● **Entries provided**
▼

**config.mk**
```make
export PLATFORM = sky130hd
export DESIGN_NAME = fifo_wr_arbiter
export DESIGN_NICKNAME = d
export VERILOG_FILES = /design/src/rtl/fifo_wr_arbiter.sv
export SDC_FILE = /design/constraint.sdc
export NUM_CORES = 1
export LEC_CHECK = 0
export CAP_MARGIN = 20
export CORE_ASPECT_RATIO = 1.4
export CORE_UTILIZATION = 30
export DETAILED_ROUTE_END_ITERATION = 12
export PLACE_DENSITY = 0.7
export SLEW_MARGIN = 20
export SYNTH_ARGS = -nofsm -noshare
export SYNTH_HDL_FRONTEND = slang
export SYNTH_SLANG_ARGS = --single-unit
```
**constraint.sdc**
```tcl
create_clock -name clk -period 1.54 [get_ports clk]
set_input_delay 0.308 -clock clk [delete_from_list [all_inputs] [get_ports clk]]
set_output_delay 0.308 -clock clk [all_outputs]
set_load 0.03 [all_outputs]
```
**src/rtl/fifo_wr_arbiter.sv**
```systemverilog
// Round-robin arbiter that shares one FIFO write port among N requesters,
// granting bursts of up to MAX_BURST words and stalling on fifo_full.
module fifo_wr_arbiter #(
    parameter int N         = 4,
    parameter int DW        = 8,
    parameter int MAX_BURST = 4
) (
    input  logic                 clk,
    input  logic                 rst_n,
    input  logic [N-1:0]         req,
    input  logic [N*DW-1:0]      data_in,
    output logic [N-1:0]         ack,
    input  logic                 fifo_full,
    output logic                 fifo_wr,
    output logic [DW-1:0]        fifo_din,
    output logic [$clog2(N)-1:0] gnt_idx,
    output logic                 busy
);

    localparam int IW = $clog2(N);
    localparam int BW = $clog2(MAX_BURST + 1);

    localparam logic [IW-1:0] LAST_IDX   = IW'(N - 1);
    localparam logic [BW-1:0] BURST_LAST = BW'(MAX_BURST - 1);
    localparam logic [BW-1:0] BURST_MAX  = BW'(MAX_BURST);

    localparam logic [0:0] ST_IDLE  = 1'b0;
    localparam logic [0:0] ST_GRANT = 1'b1;

    logic [0:0]    state_q, state_d;
    logic [IW-1:0] gnt_idx_q, gnt_idx_d;
    logic [IW-1:0] last_gnt_q, last_gnt_d;
    logic [BW-1:0] burst_cnt_q, burst_cnt_d;

    logic [DW-1:0] req_data [N];
    logic [IW-1:0] cand;
    logic          pick_valid;
    logic [IW-1:0] pick_idx;
    logic          owner_req;
    logic          wr_en;

    always_comb begin
        for (int i = 0; i < N; i++) begin
            req_data[i] = data_in[i*DW +: DW];
        end
    end

    // Rotating search starting one past the last grant, so nobody starves.
    always_comb begin
        pick_valid = 1'b0;
        pick_idx   = '0;
        cand       = '0;
        for (int k = 0; k < N; k++) begin
            cand = IW'((int'(last_gnt_q) + 1 + k) % N);
            if (!pick_valid && req[cand]) begin
                pick_valid = 1'b1;
                pick_idx   = cand;
            end
        end
    end

    always_comb begin
        owner_req = req[gnt_idx_q];
        wr_en     = (state_q == ST_GRANT) && owner_req && !fifo_full;
        fifo_wr   = wr_en;
        fifo_din  = '0;
        ack       = '0;
        if (state_q == ST_GRANT) begin
            fifo_din = req_data[gnt_idx_q];
        end
        if (wr_en) begin
            ack[gnt_idx_q] = 1'b1;
        end
    end

    always_comb begin
        state_d     = state_q;
        gnt_idx_d   = gnt_idx_q;
        last_gnt_d  = last_gnt_q;
        burst_cnt_d = burst_cnt_q;
        case (state_q)
            ST_IDLE: begin
                if (pick_valid) begin
                    state_d     = ST_GRANT;
                    gnt_idx_d   = pick_idx;
                    last_gnt_d  = pick_idx;
                    burst_cnt_d = '0;
                end
            end
            ST_GRANT: begin
                // A dropped request ends the grant; a full FIFO just holds it.
                if (!owner_req) begin
                    state_d = ST_IDLE;
                end else if (wr_en) begin
                    burst_cnt_d = burst_cnt_q + 1'b1;
                    if (burst_cnt_q == BURST_LAST) begin
                        state_d = ST_IDLE;
                    end
                end
            end
            default: begin
                state_d = ST_IDLE;
            end
        endcase
    end

    always_ff @(posedge clk or negedge rst_n) begin
        if (!rst_n) begin
            state_q     <= ST_IDLE;
            gnt_idx_q   <= '0;
            last_gnt_q  <= LAST_IDX;
            burst_cnt_q <= '0;
        end else begin
            state_q     <= state_d;
            gnt_idx_q   <= gnt_idx_d;
            last_gnt_q  <= last_gnt_d;
            burst_cnt_q <= burst_cnt_d;
        end
    end

    assign gnt_idx = gnt_idx_q;
    assign busy    = (state_q == ST_GRANT);

    a_no_wr_when_full: assert property (@(posedge clk) disable iff (!rst_n)
        !(fifo_wr && fifo_full));
    a_ack_onehot: assert property (@(posedge clk) disable iff (!rst_n)
        $onehot0(ack));
    a_burst_bound: assert property (@(posedge clk) disable iff (!rst_n)
        burst_cnt_q <= BURST_MAX);

endmodule

```
==> flow_metrics.py, run 1 <==
metrics = {
    "synth": {
        "syn_area_per_cell_um2": 10.3,
        "synth.area.top_cells": "mux4_2 22%, dfrtp_1 18%, dfstp_2 6.3%",
        "syn_nets": 122,
        "syn-cell-area_um2": 835,
        "synth-seq-cells": 8,
        "async_reset_ff_share_pct": 100,
        "yosys_warnings": 0,
        "synth_common_cells": "8 x and2_1, 8 x mux4_2, 7 x nand2_1",
        "synth.distinct_cells": 35,
        "ys.flop_type": "dfrtp_1",
        "synth-edff-count": 0,
        "post-synth-top-area-cell": "mux4_2",
        "synth_top_area_share_pct": 21.6,
        "yosysSeqAreaShare_pct": 24.3,
        "syn_inst": 81,
    },
    "clocking": {
        "numClockSinks": 8,
        "cts_buffer_depth": 2,
        "cts_tree": "done",
        "root_buffer": "clkbuf_4",
        "cts_buffers": 3,
        "htreeDepth": 1,
        "insertion_delay_ns": 0.26,
        "clk_pin_slew_ns": 0.06,
    },
    "placement": {
        "gp_congestion": 0.746,
        "dp_hpwl_mm": 2.21,
        "dp.cells": 179,
        "port_buffers": 54,
    },
    "global_routing": {
        "grt_pass1_wl_mm": 4.37,
        "grt.total_usage_pct": 20.2,
        "grt_max_degree": 13,
        "grt_overflow": 0,
        "antenna_found_initial": 0,
        "first_global_vias": 1023,
    },
    "die": {
        "start_util_pct": 31.6,
        "die_h_um": 64.4,
        "ios": 55,
        "rows": 22,
        "core_um2": 2640,
        "die_w_um": 46.6,
        "die_area_um2": 3000,
    },
    "sta": {
        "layout_setup_ws_ns": -0.428,
        "skew_ns": 0.00596,
        "rsz0062_at_grt": "true",
        "max_freq_ghz": 0.508,
        "worst_pin_slew_ns": 0.398,
        "period_minus_slack_ns": 1.97,
        "fin_crit_sh_pct": 128,
        "final_hold_viol_count": 0,
        "relSlewSlack_pct": 73.5,
        "slew_violations": 0,
        "finalSetupViolCount": 14,
    },
    "drt": {
        "antenna_left": 0,
        "dr.pass1.iters": 7,
        "vias": 995,
        "drt_iter0_drc": 9,
        "wl_per_cell_um": 15.1,
        "drc": 0,
        "drt_wl_total_mm": 2.98,
        "vias_per_cell": 5.05,
    },
    "pwr": {
        "power_density_nw_per_um2": 1780,
        "power.leakage_nw": 0.772,
        "vdd.ir_drop.worst_v": 0.00117,
        "total_power_mw": 3.13,
    },
    "setup_path": {
        "required_ns": 1.23,
        "cp.arrival_ns": 1.66,
        "path_class": "flip-flop to output pin",
        "cp_max_fo": 5,
        "cp-start-kind": "flip-flop",
        "end_kind": "output pin",
    },
    "finish": {
        "seq_area_um2": 209,
        "fill_cells": 212,
        "multiInputGateArea_um2": 661,
        "drive_gt1_share_pct": 50.3,
        "area_growth_pct": 111,
        "antenna_cells": 0,
        "num-nets-final": 203,
        "final_cells": 197,
    },
    "outcome": {
        "violations": "setup timing",
        "status": "finished with violations",
    },
    "hold_path": {
        "min_path_type": "input pin to async pin",
    },
    "flow_run": {
        "cap_violations": 0,
    },
}
==> report_power, final <==
part,total (mW),leakage [nW],switching [mW],internal [mW]
sequential,0.424,0.0935,0.0908,0.334
clock,0.180,0.0150,0.0803,0.0997
combinational,2.53,0.663,1.13,1.40
==> critical path: stages, from the launching register on <==
cell,delay (ns)
dfrtp_4,0.50
buf_6,0.15
buf_6,0.11
buf_6,0.11
buf_6,0.11
nor4b_4,0.22
buf_4,0.20
==> layer usage <==
layer  global-route usage (%)  part of all wire, %  vias to the layer above
met4                     11.0                  2.2                        0
met3                     5.65                   14                        5
met1                     18.7                   31                      470
li1                         -                    -                      465
met2                     36.5                   52                       55
met5                        0                    0                        -
==> sequential cells by signal, summed over array words and instances (netlist names) <==
| register | count |
|---|---|
| burst_cnt_q | 3 |
| last_gnt_q | 2 |
| busy | 1 |
| gnt_idx | 2 |
==> cell families after synthesis <==
group / synth area share, %
simple gates: 21.6
buf+inv: 6.90
flops: 24.3
compound gates: 16.9
mux: 26.2
fa+ha+maj: 3.00
xor+xnor: 1.05
==> layout by cell type (no fill, tap or decap), drive strengths merged, types with 2 or more instances in the layout <==
cell type / netlist / routed
nor2: 4 / 4
mux4: 8 / 8
ha: 2 / 2
nand2b: 4 / 4
clkbuf: 2 / 4
o21a: 2 / 2
clkdlybuf4s50: 0 / 36
o211ai: 2 / 2
inv: 3 / 3
nor3: 2 / 2
o21ai: 3 / 3
mux2i: 2 / 2
and2: 8 / 8
a22o: 3 / 3
nand2: 7 / 7
buf: 4 / 44
dlymetal6s2s: 0 / 2
a21o: 2 / 2
dfrtp: 6 / 6
dfstp: 2 / 2
==> layout make-up <==
| cell class | instances | area share (%) |
|---|---|---|
| Clock buffer | 4 | 1.49 |
| Tap cell | 36 | 2.56 |
| Multi-Input combinational cell | 64 | 37.5 |
| Sequential cell | 8 | 11.9 |
| Timing Repair Buffer | 82 | 46.0 |
| Inverter | 3 | 0.639 |
==> worst paths after layout <==
| path | depth (start not counted) | slack [ns] | end | start |
|---|---|---|---|---|
| min | 1 | 0.32 | burst_cnt_q[1] | rst_n |
| min reg2reg | 1 | 0.52 | burst_cnt_q[2] | burst_cnt_q[2] |
| max in group asynchronous | 1 | 0.91 | last_gnt_q[0] | rst_n |
| min in group clk | 1 | 0.52 | burst_cnt_q[2] | burst_cnt_q[2] |
| max | 6 | -0.43 | ack[0] | gnt_idx[0] |
| max reg2reg | 6 | -0.01 | burst_cnt_q[2] | gnt_idx[1] |
==> stage by stage <==
step | setup slack (ns) | cell area, µm² | TNS [ns] | util [%] | hold slack, ns
6_report | -0.428 | 1760 | -4.89 | 66.7 | 0.319
5_1_grt | -0.492 | 1760 | -5.66 | 66.7 | 0.340
4_1_cts | -0.405 | 1680 | -4.31 | 63.4 | 0.314
3_5_place_dp | -0.730 | 1520 | -8.15 | 57.4 | 0.510
3_3_place_gp | -0.691 | 1520 | -7.81 | 57.4 | 0.488
2_1_floorplan | -0.201 | 901 | -1.17 | - | 0.0124
==> what timing repair did <==
item	CTS	global route
pin swaps	13	5
buffers inserted	11	4
setup endpoints to repair	17	18
gates resized for setup	68	13
hold buffers	0	0
(Power assumes the default switching activity.)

▲

● **Assignment**
Only a number is wanted: how many lines above include "words"?

● **Solution to the problem**
2